The data: Begin

From an optimization exercise on the open Yosys and OpenROAD flow, aimed at small area, a short achievable clock period and few clock cycles; shortcuts taken in it are not production practice. The RTL was checked by simulation tests, not by an equivalence proof against the original design.

==> inputs of juniper <==
// fxp_unit
module fxp_unit (
    input  wire        clk,
    input  wire        rst,
    input  wire        in_valid,
    output wire        in_ready,
    input  wire [31:0] in_cmd,
    input  wire [31:0] in_opa,
    input  wire [31:0] in_opb,
    output reg         out_valid,
    output reg  [31:0] out_res,
    output reg  [7:0]  out_code,
    output reg         out_defaulted
);
Settings: LEC_CHECK=0, CAP_MARGIN=20, CORE_MARGIN=2, CORE_UTILIZATION=60, SLEW_MARGIN=20; clock period 14.0 ns.
standard.sh (not shown) runs the stock make flow with config.mk's settings and CLKGATE_MAP_FILE= SYNTH_SCRIPT=/design/flow/synth_recipe.tcl, a recipe that flattens the netlist after the stock synthesis.
==> flow/flow/run.sh <==
#!/bin/bash
export SETUP_SLACK_MARGIN=9
bash standard.sh > standard.log 2>&1
==> pepper (differences from juniper) <==
--- a/flow/design.v
+++ b/flow/design.v
@@ -18,71 +18,89 @@
     localparam [5:0] OP_Q2I  = 6'h05;
     localparam [5:0] OP_ADD  = 6'h06;
     localparam [5:0] OP_SUB  = 6'h07;
     localparam [5:0] OP_MUL  = 6'h08;
     localparam [5:0] OP_DIV  = 6'h09;
     localparam [5:0] OP_ONE  = 6'h0A;
     reg        rdy;
     reg        v0;
-    reg [31:0] c0, a0, b0;
+    reg [15:0] c0;           
+    reg        c0_low;       
+    reg [31:0] a0, b0;
+    reg [31:0] am0, bm0;     
     assign in_ready = rdy;
     wire acc = in_valid && rdy;
+    wire [5:0]  in_opc = in_cmd[31:26];
+    wire [31:0] in_p2  = 32'd1 << in_cmd[25:21];
     always @(posedge clk) begin
-        c0 <= in_cmd;
+        c0 <= in_cmd[31:16];
+        c0_low <= (in_cmd[15:0] != 16'd0);
         a0 <= in_opa;
-        b0 <= in_opb;
+        b0 <= (in_opc == OP_Q2I) ? 32'd1 : (in_opc == OP_I2Q) ? in_p2 : in_opb;
+        am0 <= in_opa[31] ? (32'd0 - in_opa) : in_opa;
+        bm0 <= in_opb[31] ? (32'd0 - in_opb) : in_opb;
         v0 <= acc && !rst;
     end
-    wire [5:0] opc = c0[31:26];
-    wire [4:0] fp  = c0[25:21];
-    wire [4:0] fi  = c0[20:16];
+    wire [5:0] opc = c0[15:10];
+    wire [4:0] fp  = c0[9:5];
+    wire [4:0] fi  = c0[4:0];
     reg takes_fmt, known;
     always @(*) begin
         known = 1'b1;
         takes_fmt = 1'b0;
         case (opc)
             OP_INIT, OP_ADD, OP_SUB: takes_fmt = 1'b0;
             OP_F2Q, OP_Q2F, OP_I2Q, OP_Q2I, OP_MUL, OP_DIV, OP_ONE: takes_fmt = 1'b1;
             default: known = 1'b0;
         endcase
     end
     wire [5:0] fmt_sum = {1'b0, fp} + {1'b0, fi};
-    wire ill_cmd = !known || (c0[15:0] != 16'd0) ||
-                   (!takes_fmt && (c0[25:16] != 10'd0));
+    wire ill_cmd = !known || c0_low ||
+                   (!takes_fmt && (c0[9:0] != 10'd0));
     wire ill_fmt = takes_fmt && fmt_sum[5];
     wire ok      = !ill_cmd && !ill_fmt;
     function [31:0] dec32;
         input [4:0] k;
         begin
             dec32 = 32'd1 << k;
         end
     endfunction
     wire [31:0] p_dec = dec32(fp);
-    wire [31:0] mb = opc[3] ? b0 : (opc[0] ? 32'd1 : p_dec);
+    function [31:0] thermo32;
+        input [4:0] k;
+        integer i;
+        begin
+            for (i = 0; i < 32; i = i + 1)
+                thermo32[i] = (i < k);
+        end
+    endfunction
+    wire [31:0] mb = b0;
     wire [63:0] m_r1, m_r2;
     fxp_mul_cs u_mul (.a(a0), .b(mb), .r1(m_r1), .r2(m_r2));
     wire i2q_big = (fp == 5'd31);    
     wire sel_m   = ok && (opc == OP_MUL || opc == OP_Q2I || (opc == OP_I2Q && !i2q_big));
     wire [4:0] m_sh = (opc == OP_I2Q) ? 5'd0 : fp;
-    wire [31:0] a_mag = a0[31] ? (32'd0 - a0) : a0;
-    wire [31:0] b_mag = b0[31] ? (32'd0 - b0) : b0;
+    wire [31:0] a_mag = am0;
+    wire [31:0] b_mag = bm0;
     function [4:0] lzc32;
         input [31:0] x;
         integer k;
         begin
             lzc32 = 5'd31;
             for (k = 0; k < 32; k = k + 1)
                 if (x[k]) lzc32 = 5'd31 - k[4:0];
         end
     endfunction
     wire [4:0]  a_lz = lzc32(a_mag);
     wire [4:0]  b_lz = lzc32(b_mag);
     wire [31:0] a_nrm = a_mag << a_lz;
     wire [31:0] b_nrm = b_mag << b_lz;
+    wire [33:0] b3_mag = {2'b00, b_mag} + {1'b0, b_mag, 1'b0};
+    wire [33:0] b3_nrm = b3_mag << b_lz;      
     wire        a_zero = (a0 == 32'd0);
     wire        b_zero = (b0 == 32'd0);
     wire [7:0]  q_exp   = 8'd158 - {3'b000, a_lz} - {3'b000, fp};
     wire        q_round = a_nrm[7] && (a_nrm[8] || (a_nrm[6:0] != 7'd0));
     wire [31:0] q2f_pre = a_zero ? 32'd0 : {a0[31], q_exp, a_nrm[30:8]};
     wire        f_sign = a0[31];
     wire [7:0]  f_exp  = a0[30:23];
     wire        f_nan  = (f_exp == 8'hFF) && (a0[22:0] != 23'd0);
@@ -98,17 +116,17 @@
             f_tmask[kk] = ({1'b0, fi} + kk[5:0] >= 6'd24);
     end
     wire        f_top1 = (fi <= 5'd24) && ((f_mant | ~f_tmask) == 24'hFFFFFF);
     wire        f_clamp = f_geI || (!f_sign && (fi == 5'd0 || (f_eqI1 && f_top1)));
     wire [9:0]  f_r    = 10'd157 - {2'b00, f_eeff} - {5'd0, fp};
     wire [30:0] f_shr  = {f_mant, 7'd0} >> f_r[4:0];
     wire [30:0] f_m    = (f_r[9:5] == 5'd0) ? f_shr : 31'd0;
     wire [31:0] t_ip   = dec32(fmt_sum[4:0]);
-    wire [31:0] lim_p  = (t_ip - 32'd1) & ~(p_dec - 32'd1);
+    wire [31:0] lim_p  = thermo32(fmt_sum[4:0]) & ~thermo32(fp);
     wire [31:0] f2q_mag = f_clamp ? (f_sign ? t_ip : lim_p) : {1'b0, f_m};
     wire [32:0] as_b   = opc[0] ? ~{b0[31], b0} : {b0[31], b0};
     wire [32:0] as_sum = {a0[31], a0} + as_b + {32'd0, opc[0]};
     wire [31:0] as_res = (as_sum[32] != as_sum[31]) ?
                          (as_sum[32] ? 32'h80000000 : 32'h7FFFFFFF) : as_sum[31:0];
     reg        init_dflt;
     reg [4:0]  init_p, init_i;
     wire       init_hi  = (a0[31:5] != 27'd0) || (b0[31:5] != 27'd0);
@@ -134,17 +152,18 @@
     wire [6:0]  d_e     = {2'b00, b_lz} - {2'b00, a_lz} + {2'b00, fp};
     wire        d_neg   = a0[31] ^ b0[31];
     wire        d_zero  = a_zero || d_e[6];
     wire        d_sat   = !d_zero && (d_e[5]);
     wire        d_long  = !d_zero && !d_sat;
     wire [3:0]  d_ncyc  = d_e[4:1];           
     wire [33:0] d_r0    = d_e[0] ? {1'b0, a_nrm, 1'b0} : {2'b00, a_nrm};
     wire        is_div  = (opc == OP_DIV);
-    wire        div_go  = v0 && ok && is_div && !b_zero && d_long;
+    wire        div_any = v0 && ok && is_div && !b_zero;   
+    wire        div_go  = div_any && d_long;
     reg [31:0] x_pre;
     reg        x_inv, x_cin, x_dflt;
     reg [2:0]  x_code;    
     always @(*) begin
         x_pre  = 32'd0;
         x_inv  = 1'b0;
         x_cin  = 1'b0;
         x_dflt = 1'b0;
@@ -160,70 +179,73 @@
                     if (f_nan) x_code = 3'b111;
                     else begin x_pre = f2q_mag; x_inv = f_sign; x_cin = f_sign; end
                 end
                 OP_Q2F:  begin x_pre = q2f_pre; x_cin = q_round; end
                 OP_I2Q:  x_pre = i2q_big_res;
                 OP_ADD, OP_SUB: x_pre = as_res;
                 OP_DIV: begin
                     if (b_zero) x_code = 3'b110;
-                    else if (d_sat) x_pre = d_neg ? 32'h80000000 : 32'h7FFFFFFF;
                 end
                 OP_ONE:  x_pre = one_res;
                 default: x_pre = 32'd0;
             endcase
         end
     end
     reg        v1, m1, inv1, cin1, dflt1;
     reg [63:0] r1, r2;
     reg [4:0]  sh1;
     reg [31:0] x1;
     reg [2:0]  code1;
     always @(posedge clk) begin
-        v1    <= v0 && !div_go && !rst;
+        v1    <= v0 && !div_any && !rst;
         m1    <= sel_m;
         r1    <= m_r1;
         r2    <= m_r2;
         sh1   <= m_sh;
         x1    <= x_pre;
         inv1  <= x_inv;
         cin1  <= x_cin;
         dflt1 <= x_dflt;
         code1 <= x_code;
     end
     reg        dbusy, ddone, dneg;
     reg [3:0]  dcnt;
     reg [33:0] drem;     
     reg [31:0] dden;
+    reg [33:0] dden3;    
     reg [31:0] dquo;
-    wire [33:0] t1 = {1'b0, drem[33:1]} - {2'b00, dden};
-    wire        q1 = !t1[33];
-    wire [32:0] i1 = q1 ? t1[32:0] : drem[33:1];
-    wire [33:0] rem1 = {i1[31:0], drem[0], 1'b0};
-    wire [33:0] t2 = {1'b0, rem1[33:1]} - {2'b00, dden};
-    wire        q2 = !t2[33];
-    wire [32:0] i2 = q2 ? t2[32:0] : rem1[33:1];
-    wire [33:0] rem2 = {i2[31:0], rem1[0], 1'b0};
+    wire [32:0] dint = drem[33:1];
+    wire        dfr  = drem[0];
+    wire [34:0] x2   = {1'b0, dint, dfr};                  
+    wire [34:0] t1   = {2'b00, dint} - {3'b000, dden};     
+    wire [34:0] u0   = x2 - {3'b000, dden};                
+    wire [34:0] u1   = x2 - {1'b0, dden3};                 
+    wire        q1   = !t1[34];
+    wire        q2   = q1 ? !u1[34] : !u0[34];
+    wire [31:0] y    = q1 ? (q2 ? u1[31:0] : {t1[30:0], dfr}) : (q2 ? u0[31:0] : x2[31:0]);
+    wire [33:0] rem2 = {y, 2'b00};
     always @(posedge clk) begin
         if (!dbusy) begin
             drem <= d_r0;
             dden <= b_nrm;
-            dquo <= 32'd0;
+            dden3 <= b3_nrm;
+            dquo <= {32{d_sat}};     
             dcnt <= d_ncyc;
             dneg <= d_neg;
         end else begin
             drem <= rem2;
             dquo <= {dquo[29:0], q1, q2};
             dcnt <= dcnt - 4'd1;
         end
         if (rst) begin
             dbusy <= 1'b0;
             ddone <= 1'b0;
         end else begin
-            ddone <= dbusy && (dcnt == 4'd0);
+            ddone <= (dbusy && (dcnt == 4'd0)) || (div_any && !d_long);
             if (div_go)
                 dbusy <= 1'b1;
             else if (dcnt == 4'd0)
                 dbusy <= 1'b0;
         end
     end
     always @(posedge clk) begin
         if (rst)
==> flow/flow/run.sh (replaced) <==
#!/bin/bash
export SETUP_SLACK_MARGIN=9.5
bash standard.sh > standard.log 2>&1
- CORE_UTILIZATION: 60 -> 52
==> summary of the runs <==
Against juniper, the area after synthesis of pepper is larger by about 2.7%.
Synthesized cell count: juniper is higher than pepper (about 5.5%).
pepper finished clean. juniper never finished: it broke off in global routing.
Testbench counts of juniper, summed over its fixed seeds: cycles 36,176.
Testbench counts of pepper, summed over its fixed seeds: cycles 36,176.

## afterwards: timing with drivers on the ports
Ports are ideal in the flow. The routed layout listed here was re-timed in OpenROAD.
Step 1 sets driving cells, clkbuf_16 on the clock port and buf_2 on the other inputs (assumed; they add their load-dependent delay and slew).
Step 2 also shifts input and output timing later by t, the mid clock arrival at the registers, as if the neighbouring blocks saw the same clock.
Slacks: ideal ports / drivers / drivers and shift; pairs: ideal ports / drivers.
run: pepper
shift t [ns]: 0.790
slack for setup (ns): 9.341 / 9.341 / 8.701
worst register clock-pin slew, ns: 0.08 / 0.08
After both steps setup and hold are still met in pepper. The setup slack of pepper moves by 0.000 ns with the drivers and by -0.640 ns with both steps.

The data: End

Exercise objective — Give again exactly, and only, the lines above starting at the one with "wire [31:0] a_nrm = a_mag << a_lz;" and ending at the one with "f_sign = a0[31];".

Answer to the problem —
     wire [31:0] a_nrm = a_mag << a_lz;
     wire [31:0] b_nrm = b_mag << b_lz;
+    wire [33:0] b3_mag = {2'b00, b_mag} + {1'b0, b_mag, 1'b0};
+    wire [33:0] b3_nrm = b3_mag << b_lz;      
     wire        a_zero = (a0 == 32'd0);
     wire        b_zero = (b0 == 32'd0);
     wire [7:0]  q_exp   = 8'd158 - {3'b000, a_lz} - {3'b000, fp};
     wire        q_round = a_nrm[7] && (a_nrm[8] || (a_nrm[6:0] != 7'd0));
     wire [31:0] q2f_pre = a_zero ? 32'd0 : {a0[31], q_exp, a_nrm[30:8]};
     wire        f_sign = a0[31];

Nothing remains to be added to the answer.